Goal of the exercise » Go to the line containing "group / after synthesis" in the records below and print it and every following line exactly, on through the line containing "## routing by layer", then stop.

[Saved entries]
[src/rtl/sregs_pkg.sv]
package sregs_pkg;

    localparam int BYTE_W = 8;
    localparam int WORD_W = 16;

    localparam logic [7:0] CODE_PROX = 8'h08;
    localparam logic [7:0] CODE_AMB  = 8'h09;
    localparam logic [7:0] CODE_FLAG = 8'h0B;

    typedef enum logic [2:0] {
        ST_IDLE,
        ST_RX,
        ST_ACK,
        ST_TX,
        ST_MACK
    } bus_state_e;

    typedef enum logic [1:0] {
        RK_ADDR,
        RK_CMD,
        RK_DATA
    } rx_kind_e;

    typedef struct packed {
        logic scl_rise;
        logic scl_fall;
        logic start;
        logic stop;
        logic sda;
    } bus_ev_t;

    typedef struct packed {
        logic              en;
        logic              hi;
        logic [BYTE_W-1:0] code;
        logic [BYTE_W-1:0] data;
    } wr_req_t;

    function automatic logic addr_match(input logic [7:0] b, input logic [6:0] a);
        return b[7:1] == a;
    endfunction

    function automatic logic is_rw_code(input logic [7:0] c, input int n);
        return int'(c) < n;
    endfunction

endpackage

[src/rtl/sregs_bus_cond.sv]
module sregs_bus_cond
    import sregs_pkg::*;
(
    input  logic    clk,
    input  logic    rst,
    input  logic    scl_i,
    input  logic    sda_i,
    output bus_ev_t ev_o
);
    logic [1:0] scl_s;
    logic [1:0] sda_s;
    logic       scl_q;
    logic       sda_q;

    always_ff @(posedge clk) begin
        if (rst) begin
            scl_s <= 2'b11;
            sda_s <= 2'b11;
            scl_q <= 1'b1;
            sda_q <= 1'b1;
        end else begin
            scl_s <= {scl_s[0], scl_i};
            sda_s <= {sda_s[0], sda_i};
            scl_q <= scl_s[1];
            sda_q <= sda_s[1];
        end
    end

    always_comb begin
        ev_o.scl_rise = scl_s[1] & ~scl_q;
        ev_o.scl_fall = ~scl_s[1] & scl_q;
        ev_o.start    = scl_s[1] & scl_q & sda_q & ~sda_s[1];
        ev_o.stop     = scl_s[1] & scl_q & ~sda_q & sda_s[1];
        ev_o.sda      = sda_s[1];
    end
endmodule

[src/rtl/sregs_proto.sv]
module sregs_proto
    import sregs_pkg::*;
#(
    parameter logic [6:0] DEV_ADDR = 7'h60
) (
    input  logic        clk,
    input  logic        rst,
    input  bus_ev_t     ev_i,
    input  logic [15:0] rd_word_i,
    output logic        sda_oe_o,
    output wr_req_t     wr_o,
    output logic [7:0]  cmd_o,
    output logic        flag_rd_o,
    output logic [7:0]  clr_mask_o
);
    bus_state_e state;
    rx_kind_e   kind;
    logic [3:0] cnt;
    logic [7:0] sh;
    logic [7:0] tx_sh;
    logic [7:0] ld_byte;
    logic [1:0] wptr;
    logic       rd_hi;
    logic       go_tx;
    logic       mack_ok;

    assign cmd_o      = wr_o.code;
    assign clr_mask_o = ld_byte;

    always_ff @(posedge clk) begin
        if (rst) begin
            state     <= ST_IDLE;
            kind      <= RK_ADDR;
            cnt       <= '0;
            sh        <= '0;
            tx_sh     <= '0;
            ld_byte   <= '0;
            wptr      <= '0;
            rd_hi     <= 1'b0;
            go_tx     <= 1'b0;
            mack_ok   <= 1'b0;
            sda_oe_o  <= 1'b0;
            wr_o      <= '0;
            flag_rd_o <= 1'b0;
        end else begin
            wr_o.en   <= 1'b0;
            flag_rd_o <= 1'b0;
            if (ev_i.start) begin
                state    <= ST_RX;
                kind     <= RK_ADDR;
                cnt      <= '0;
                sda_oe_o <= 1'b0;
            end else if (ev_i.stop) begin
                state    <= ST_IDLE;
                sda_oe_o <= 1'b0;
            end else begin
                case (state)
                    ST_RX: begin
                        if (ev_i.scl_rise && cnt != 4'd8) begin
                            sh  <= {sh[6:0], ev_i.sda};
                            cnt <= cnt + 4'd1;
                        end else if (ev_i.scl_fall && cnt == 4'd8) begin
                            cnt <= '0;
                            case (kind)
                                RK_ADDR: begin
                                    if (addr_match(sh, DEV_ADDR)) begin
                                        sda_oe_o <= 1'b1;
                                        state    <= ST_ACK;
                                        go_tx    <= sh[0];
                                        kind     <= RK_CMD;
                                    end else begin
                                        state <= ST_IDLE;
                                    end
                                end
                                RK_CMD: begin
                                    wr_o.code <= sh;
                                    wptr      <= '0;
                                    sda_oe_o  <= 1'b1;
                                    state     <= ST_ACK;
                                    go_tx     <= 1'b0;
                                    kind      <= RK_DATA;
                                end
                                default: begin
                                    sda_oe_o <= 1'b1;
                                    state    <= ST_ACK;
                                    go_tx    <= 1'b0;
                                    if (wptr != 2'd2) begin
                                        wr_o.en   <= 1'b1;
                                        wr_o.hi   <= wptr[0];
                                        wr_o.data <= sh;
                                        wptr      <= wptr + 2'd1;
                                    end
                                end
                            endcase
                        end
                    end
                    ST_ACK: begin
                        if (ev_i.scl_fall) begin
                            if (go_tx) begin
                                tx_sh    <= rd_word_i[7:0];
                                ld_byte  <= rd_word_i[7:0];
                                sda_oe_o <= ~rd_word_i[7];
                                rd_hi    <= 1'b0;
                                cnt      <= 4'd1;
                                state    <= ST_TX;
                            end else begin
                                sda_oe_o <= 1'b0;
                                cnt      <= '0;
                                state    <= ST_RX;
                            end
                        end
                    end
                    ST_TX: begin
                        if (ev_i.scl_fall) begin
                            if (cnt == 4'd8) begin
                                sda_oe_o <= 1'b0;
                                state    <= ST_MACK;
                                if (rd_hi && wr_o.code == CODE_FLAG) begin
                                    flag_rd_o <= 1'b1;
                                end
                            end else begin
                                sda_oe_o <= ~tx_sh[6];
                                tx_sh    <= {tx_sh[6:0], 1'b0};
                                cnt      <= cnt + 4'd1;
                            end
                        end
                    end
                    ST_MACK: begin
                        if (ev_i.scl_rise) begin
                            mack_ok <= ~ev_i.sda;
                        end else if (ev_i.scl_fall) begin
                            if (mack_ok) begin
                                tx_sh    <= rd_word_i[15:8];
                                ld_byte  <= rd_word_i[15:8];
                                sda_oe_o <= ~rd_word_i[15];
                                rd_hi    <= 1'b1;
                                cnt      <= 4'd1;
                                state    <= ST_TX;
                            end else begin
                                state <= ST_IDLE;
                            end
                        end
                    end
                    default: ;
                endcase
            end
        end
    end

    // an idle slave never holds the data line
    a_r9_idle_released: assert property (@(posedge clk) disable iff (rst)
        (state == ST_IDLE) |-> !sda_oe_o);

    // the driven level only changes while the clock line is low
    a_r4_hold_on_rise: assert property (@(posedge clk) disable iff (rst)
        ev_i.scl_rise |=> $stable(sda_oe_o));

    // the clear strobe follows a completed byte transfer
    a_r8_strobe_after_tx: assert property (@(posedge clk) disable iff (rst)
        flag_rd_o |-> (state == ST_MACK && $past(state) == ST_TX));
endmodule

[src/rtl/sregs_bank.sv]
module sregs_bank
    import sregs_pkg::*;
#(
    parameter int NUM_RW = 8
) (
    input  logic                     clk,
    input  logic                     rst,
    input  wr_req_t                  wr_i,
    input  logic [7:0]               cmd_i,
    input  logic [7:0]               prox_i,
    input  logic [15:0]              amb_i,
    input  logic [7:0]               flag_set_i,
    input  logic                     flag_rd_i,
    input  logic [7:0]               clr_mask_i,
    output logic [15:0]              rd_word_o,
    output logic [NUM_RW*WORD_W-1:0] cfg_o,
    output logic [7:0]               flags_o
);
    localparam int IDX_W = (NUM_RW > 1) ? $clog2(NUM_RW) : 1;

    logic [NUM_RW*WORD_W-1:0] cfg_flat;
    logic [7:0]               flags_q;

    generate
        for (genvar g = 0; g < NUM_RW; g++) begin : g_word
            logic [WORD_W-1:0] word_q;
            always_ff @(posedge clk) begin
                if (rst) begin
                    word_q <= '0;
                end else if (wr_i.en && wr_i.code == 8'(g)) begin
                    if (wr_i.hi) word_q[15:8] <= wr_i.data;
                    else         word_q[7:0]  <= wr_i.data;
                end
            end
            assign cfg_flat[g*WORD_W +: WORD_W] = word_q;
        end
    endgenerate

    always_ff @(posedge clk) begin
        if (rst) flags_q <= '0;
        else     flags_q <= (flags_q & ~(flag_rd_i ? clr_mask_i : 8'h00)) | flag_set_i;
    end

    always_comb begin
        rd_word_o = '0;
        if (is_rw_code(cmd_i, NUM_RW)) begin
            rd_word_o = cfg_flat[WORD_W*int'(cmd_i[IDX_W-1:0]) +: WORD_W];
        end else begin
            case (cmd_i)
                CODE_PROX: rd_word_o = {8'h00, prox_i};
                CODE_AMB:  rd_word_o = amb_i;
                CODE_FLAG: rd_word_o = {flags_q, 8'h00};
                default:   rd_word_o = '0;
            endcase
        end
    end

    assign cfg_o   = cfg_flat;
    assign flags_o = flags_q;

    // read-only codes leave the stored words untouched
    a_r6_ro_write_ignored: assert property (@(posedge clk) disable iff (rst)
        (wr_i.en && !is_rw_code(wr_i.code, NUM_RW)) |=> $stable(cfg_flat));

    // a low-byte write lands in bits 7:0 of the addressed word
    a_r2_low_lands: assert property (@(posedge clk) disable iff (rst)
        (wr_i.en && is_rw_code(wr_i.code, NUM_RW) && !wr_i.hi) |=>
        (cfg_flat[WORD_W*int'($past(wr_i.code[IDX_W-1:0])) +: 8] == $past(wr_i.data)));

    // the sent bits are cleared unless set again in the same cycle
    a_r8_clear_sent: assert property (@(posedge clk) disable iff (rst)
        flag_rd_i |=> ((flags_q & $past(clr_mask_i) & ~$past(flag_set_i)) == 8'h00));

    // without a read no flag ever drops
    a_r8_sticky: assert property (@(posedge clk) disable iff (rst)
        !flag_rd_i |=> ((flags_q & $past(flags_q)) == $past(flags_q)));
endmodule

[src/rtl/sregs_i2c_slave.sv]
module sregs_i2c_slave
    import sregs_pkg::*;
#(
    parameter logic [6:0] DEV_ADDR = 7'h60,
    parameter int         NUM_RW   = 8
) (
    input  logic                     clk,
    input  logic                     rst,
    input  logic                     scl_i,
    input  logic                     sda_i,
    output logic                     sda_oe_o,
    input  logic [7:0]               prox_data_i,
    input  logic [15:0]              amb_data_i,
    input  logic [7:0]               flag_set_i,
    output logic [NUM_RW*WORD_W-1:0] cfg_o,
    output logic [7:0]               flags_o,
    output logic                     flag_rd_o
);
    bus_ev_t     ev;
    wr_req_t     wr;
    logic [7:0]  cmd;
    logic [15:0] rd_word;
    logic [7:0]  clr_mask;

    sregs_bus_cond u_cond (
        .clk   (clk),
        .rst   (rst),
        .scl_i (scl_i),
        .sda_i (sda_i),
        .ev_o  (ev)
    );

    sregs_proto #(.DEV_ADDR(DEV_ADDR)) u_proto (
        .clk        (clk),
        .rst        (rst),
        .ev_i       (ev),
        .rd_word_i  (rd_word),
        .sda_oe_o   (sda_oe_o),
        .wr_o       (wr),
        .cmd_o      (cmd),
        .flag_rd_o  (flag_rd_o),
        .clr_mask_o (clr_mask)
    );

    sregs_bank #(.NUM_RW(NUM_RW)) u_bank (
        .clk        (clk),
        .rst        (rst),
        .wr_i       (wr),
        .cmd_i      (cmd),
        .prox_i     (prox_data_i),
        .amb_i      (amb_data_i),
        .flag_set_i (flag_set_i),
        .flag_rd_i  (flag_rd_o),
        .clr_mask_i (clr_mask),
        .rd_word_o  (rd_word),
        .cfg_o      (cfg_o),
        .flags_o    (flags_o)
    );
endmodule

[config.mk]
export PLATFORM = sky130hd
export DESIGN_NAME = sregs_i2c_slave
export DESIGN_NICKNAME = d
export VERILOG_FILES = /design/src/rtl/sregs_pkg.sv /design/src/rtl/sregs_bus_cond.sv /design/src/rtl/sregs_proto.sv /design/src/rtl/sregs_bank.sv /design/src/rtl/sregs_i2c_slave.sv
export SDC_FILE = /design/constraint.sdc
export NUM_CORES = 1
export LEC_CHECK = 0
export ABC_AREA = 1
export ABC_CLOCK_PERIOD_IN_PS = 2600
export BUFFER_PORTS_ARGS = -buffer_cell sky130_fd_sc_hd__buf_2
export CORE_MARGIN = 8
export CORE_UTILIZATION = 31
export CTS_BUF_LIST = sky130_fd_sc_hd__clkbuf_8
export CTS_CLUSTER_DIAMETER = 80
export DETAILED_ROUTE_END_ITERATION = 10
export PLACE_DENSITY = 0.56
export SKIP_CTS_REPAIR_TIMING = 1
export SYNTH_ARGS = -nofsm -noshare
export SYNTH_HDL_FRONTEND = slang
export SYNTH_SLANG_ARGS = --single-unit
[constraint.sdc]
create_clock -name clk -period 2.6 [get_ports clk]
set_clock_uncertainty 0.15 [all_clocks]
set_input_delay 0.13 -clock clk [delete_from_list [all_inputs] [get_ports clk]]
set_output_delay 0.13 -clock clk [all_outputs]
set_load 0.005 [all_outputs]
==> reports/results.ini, run 1 <==
[global_route]
grt_max_degree=152
track_usage_pct=17.05
antenna_found_initial=0
grt.busiest_layer=met2
gr-total-overflow=0
use_met1_pct=21.93
met3_usage_pct=3.466
grt_pass1_wl_microns=49180
grtUsageMet2_pct=28.56
grt_pass1_vias=8634

[yosys]
syn_area_per_cell_sq_um=6.703
synth-simple-area-share_pct=25.28
synth-xor-area-share_pct=0.1846
synth-seq-cells=199
synthesis.nets=1455
yosysUniqueCellTypes=26
synth_top_family_by_area=simple AND/OR/NAND/NOR gates
yosysWarnings=0
synthMuxAreaShare_pct=0
synth_compound_area_share_pct=19.64
synthAdderAreaFrac_pct=0.3955
synthesis.area_sq_um=9492
synth_cells=1416
yosysSeqAreaShare_pct=41.97

[route]
drcViolationCount=0
antenna_left=0
drt_pass1_iterations=7
wl_microns=31910
via_per_inst=4.797
wl_per_cell_microns=16.27
vias=9412
drtIter0Drc=645

[layout]
final_cells=1962
layout_common_cells=nand2_1, inv_1, dfxtp_1
final_net_count=1592
area_growth_pct=17.36
fin_util_pct=36.70
diodes=0
seqCellArea_sq_um=3985
multiInputGateArea_sq_um=4319
drive_gt1_share_pct=16.60
fill_cells=3311
final_common_cell=nand2_1

[pwr]
power.leakage_nw=4.849
internal_power_w=0.004096
pwr-share-comb_pct=5.8
p_switching_w=0.001393
pwr-share-seq_pct=56.6
ir_worst_vdd_mv=0.3056
p_clk_share_pct=37.6
p_per_area_nw_per_um2=492.8
swShare_pct=25.38

[worst_hold_path]
min_from=rst
whs_endpoint=u_cond.scl_q$_SDFF_PP1_
holdPathStages=4
hold_class=primary input to flip-flop

[timing]
hold_viol_final=2
setup_slack_ps=449.0
relSlewSlack_pct=35.35
tns_ps=0
tightest_slew_ps=968.4
rsz0062_at_grt=false
holdWs_ps=-21.10
final.min_clock_period_ps=2151
slew_viol_final=0
fmaxAchievable_ghz=0.4649
setup_viol=0
period_share_pct=82.73

[critical_path]
crit_arrival_ps=2340
path_class=flip-flop to flip-flop
r2r_slack_ps=450
worstRegToRegCells=5
worstPathMaxFanout=16
crit_path_end_kind=flip-flop
critPathLaunchType=flip-flop
reg2reg_to=u_bank.g_word[2].word_q[4]$_SDFFE_PP0P_
cp.required_ps=2790
rr_startpoint=u_proto.cmd_o[1]$_SDFFE_PP0P_

[outcome]
violations=negative hold slack
status=complete, but fails checks

[placement]
post-place-ws_ps=466.2
post-place-cells=1920
dp_hpwl_microns=23420
gp_congestion=0.8704
portBuffers=173

[die]
rows=64
die_area_sq_um=36470
pin_count=174
die_w_microns=191.0
start_util_pct=31.27
coreArea_sq_um=30350
die_h_microns=191.0

[clock_tree]
cts_tree=built
root_buffer=clkbuf_8
clock_latency_ps=480
clock-sinks=199
cts_buffers=17
cts_max_path_buffers=2
cts_htree_levels=4
clkSlewWorstSetupHoldPaths_ps=100

[job]
maxCapViolCount=0

## worst max-delay path: stages, from the launching register on
cell,delay (ps)
dfxtp_1,600
nand2_1,200
nor2_2,270
nand3_1,430
o21ai_0,310
a21oi_1,70
## power groups by stage
stage	clock network, W	registers, W	logic (W)
after floorplan	0	0.00317	0.000212
after global placement	0	0.00318	0.000307
after detailed placement	0	0.00318	0.000309
after CTS	0.00211	0.00311	0.000309
after global routing	0.00223	0.00311	0.000369
final	0.00206	0.00311	0.000321
## worst max path at each step
stage / start / end / slack, ps / cells past startpoint
2_1_floorplan: u_proto.cnt[0]$_SDFFE_PP0P_ / u_proto.state[0]$_SDFFE_PP0P_ / 900 / 13
3_3_place_gp: u_proto.cmd_o[2]$_SDFFE_PP0P_ / u_bank.g_word[2].word_q[1]$_SDFFE_PP0P_ / 460 / 5
3_5_place_dp: u_proto.cmd_o[1]$_SDFFE_PP0P_ / u_bank.g_word[2].word_q[6]$_SDFFE_PP0P_ / 470 / 5
4_1_cts: u_proto.cmd_o[1]$_SDFFE_PP0P_ / u_bank.g_word[2].word_q[4]$_SDFFE_PP0P_ / 440 / 5
5_1_grt: u_proto.cmd_o[1]$_SDFFE_PP0P_ / u_bank.g_word[2].word_q[9]$_SDFFE_PP0P_ / 150 / 5
6_report: u_proto.cmd_o[1]$_SDFFE_PP0P_ / u_bank.g_word[2].word_q[4]$_SDFFE_PP0P_ / 450 / 5
## logic make-up after synthesis
group / after synthesis
AOI/OAI and AO/OA: 368
and+or+nand+nor: 544
adders and majority gates: 3
DFF: 199
buffers and inverters: 300
xor gates and xnor gates: 2
## state kept, by name (all words and copies together) (netlist names)
| name | count |
|---|---|
| u_proto.sh | 8 |
| u_cond.sda_q | 1 |
| u_proto.cmd_o | 8 |
| u_bank.g_word.word_q | 128 |
| u_proto.state | 3 |
| u_proto.cnt | 4 |
| u_proto.sda_oe_o | 1 |
| u_proto.go_tx | 1 |
| u_proto.wr_o | 10 |
| u_proto.tx_sh | 7 |
| u_proto.rd_hi | 1 |
| u_proto.kind | 2 |
| u_proto.mack_ok | 1 |
| u_proto.wptr | 2 |
| u_bank.flags_o | 8 |
| u_cond.sda_s | 2 |
| u_cond.scl_s | 2 |
| u_proto.clr_mask_o | 8 |
| u_cond.scl_q | 1 |
| u_proto.flag_rd_o | 1 |
## cells in the mapped netlist
| cell | number | area share [%] |
|---|---|---|
| nand2_1 | 281 | 11 |
| inv_1 | 211 | 8.3 |
| dfxtp_1 | 199 | 42 |
| o21ai_0 | 176 | 9.3 |
| a21oi_1 | 172 | 9.1 |
| nand3_1 | 146 | 7.7 |
| nor2_1 | 78 | 3.1 |
| clkbuf_1 | 42 | 1.7 |
| buf_2 | 35 | 1.8 |
| nand3_2 | 14 | 1.5 |
| o21ai_1 | 11 | 0.58 |
| a211oi_1 | 9 | 0.71 |
| nor2_2 | 9 | 0.59 |
| buf_4 | 5 | 0.40 |
| inv_2 | 5 | 0.20 |
| nor3_1 | 4 | 0.21 |
| or2_2 | 4 | 0.26 |
| ha_1 | 3 | 0.40 |
| nand4_1 | 2 | 0.13 |
| nor2_4 | 2 | 0.24 |
| nor3_4 | 2 | 0.34 |
| xor2_1 | 2 | 0.18 |
| buf_1 | 1 | 0.040 |
| clkinv_1 | 1 | 0.040 |
| nand2_2 | 1 | 0.066 |
| nor4_1 | 1 | 0.066 |
## stage by stage
stage	instance area [sq um]	power (W)
floorplan	9492	0.003383
global placement	10640	0.003482
detailed placement	10640	0.003485
CTS	11040	0.005523
global route	11140	0.005711
finish	11140	0.005490
## routing by layer
metal,part of all wire (%),wire length (microns),vias up
met1,44,14160,4326
met4,1.7,531,0
met5,0,0,-
met3,6.2,1963,26
li1,-,-,4822
met2,48,15260,238
## area by class of cell
class	count	share of cell area (%)
clock buffer	18	2.224
clock inverter	14	1.359
inverter	217	7.312
multi-input combinational	917	38.77
sequential	199	35.77
tap	396	4.448
timing repair buffer	201	10.11
Power figures use the tool's default switching activity.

Written reply »
group / after synthesis
AOI/OAI and AO/OA: 368
and+or+nand+nor: 544
adders and majority gates: 3
DFF: 199
buffers and inverters: 300
xor gates and xnor gates: 2
## state kept, by name (all words and copies together) (netlist names)
| name | count |
|---|---|
| u_proto.sh | 8 |
| u_cond.sda_q | 1 |
| u_proto.cmd_o | 8 |
| u_bank.g_word.word_q | 128 |
| u_proto.state | 3 |
| u_proto.cnt | 4 |
| u_proto.sda_oe_o | 1 |
| u_proto.go_tx | 1 |
| u_proto.wr_o | 10 |
| u_proto.tx_sh | 7 |
| u_proto.rd_hi | 1 |
| u_proto.kind | 2 |
| u_proto.mack_ok | 1 |
| u_proto.wptr | 2 |
| u_bank.flags_o | 8 |
| u_cond.sda_s | 2 |
| u_cond.scl_s | 2 |
| u_proto.clr_mask_o | 8 |
| u_cond.scl_q | 1 |
| u_proto.flag_rd_o | 1 |
## cells in the mapped netlist
| cell | number | area share [%] |
|---|---|---|
| nand2_1 | 281 | 11 |
| inv_1 | 211 | 8.3 |
| dfxtp_1 | 199 | 42 |
| o21ai_0 | 176 | 9.3 |
| a21oi_1 | 172 | 9.1 |
| nand3_1 | 146 | 7.7 |
| nor2_1 | 78 | 3.1 |
| clkbuf_1 | 42 | 1.7 |
| buf_2 | 35 | 1.8 |
| nand3_2 | 14 | 1.5 |
| o21ai_1 | 11 | 0.58 |
| a211oi_1 | 9 | 0.71 |
| nor2_2 | 9 | 0.59 |
| buf_4 | 5 | 0.40 |
| inv_2 | 5 | 0.20 |
| nor3_1 | 4 | 0.21 |
| or2_2 | 4 | 0.26 |
| ha_1 | 3 | 0.40 |
| nand4_1 | 2 | 0.13 |
| nor2_4 | 2 | 0.24 |
| nor3_4 | 2 | 0.34 |
| xor2_1 | 2 | 0.18 |
| buf_1 | 1 | 0.040 |
| clkinv_1 | 1 | 0.040 |
| nand2_2 | 1 | 0.066 |
| nor4_1 | 1 | 0.066 |
## stage by stage
stage	instance area [sq um]	power (W)
floorplan	9492	0.003383
global placement	10640	0.003482
detailed placement	10640	0.003485
CTS	11040	0.005523
global route	11140	0.005711
finish	11140	0.005490
## routing by layer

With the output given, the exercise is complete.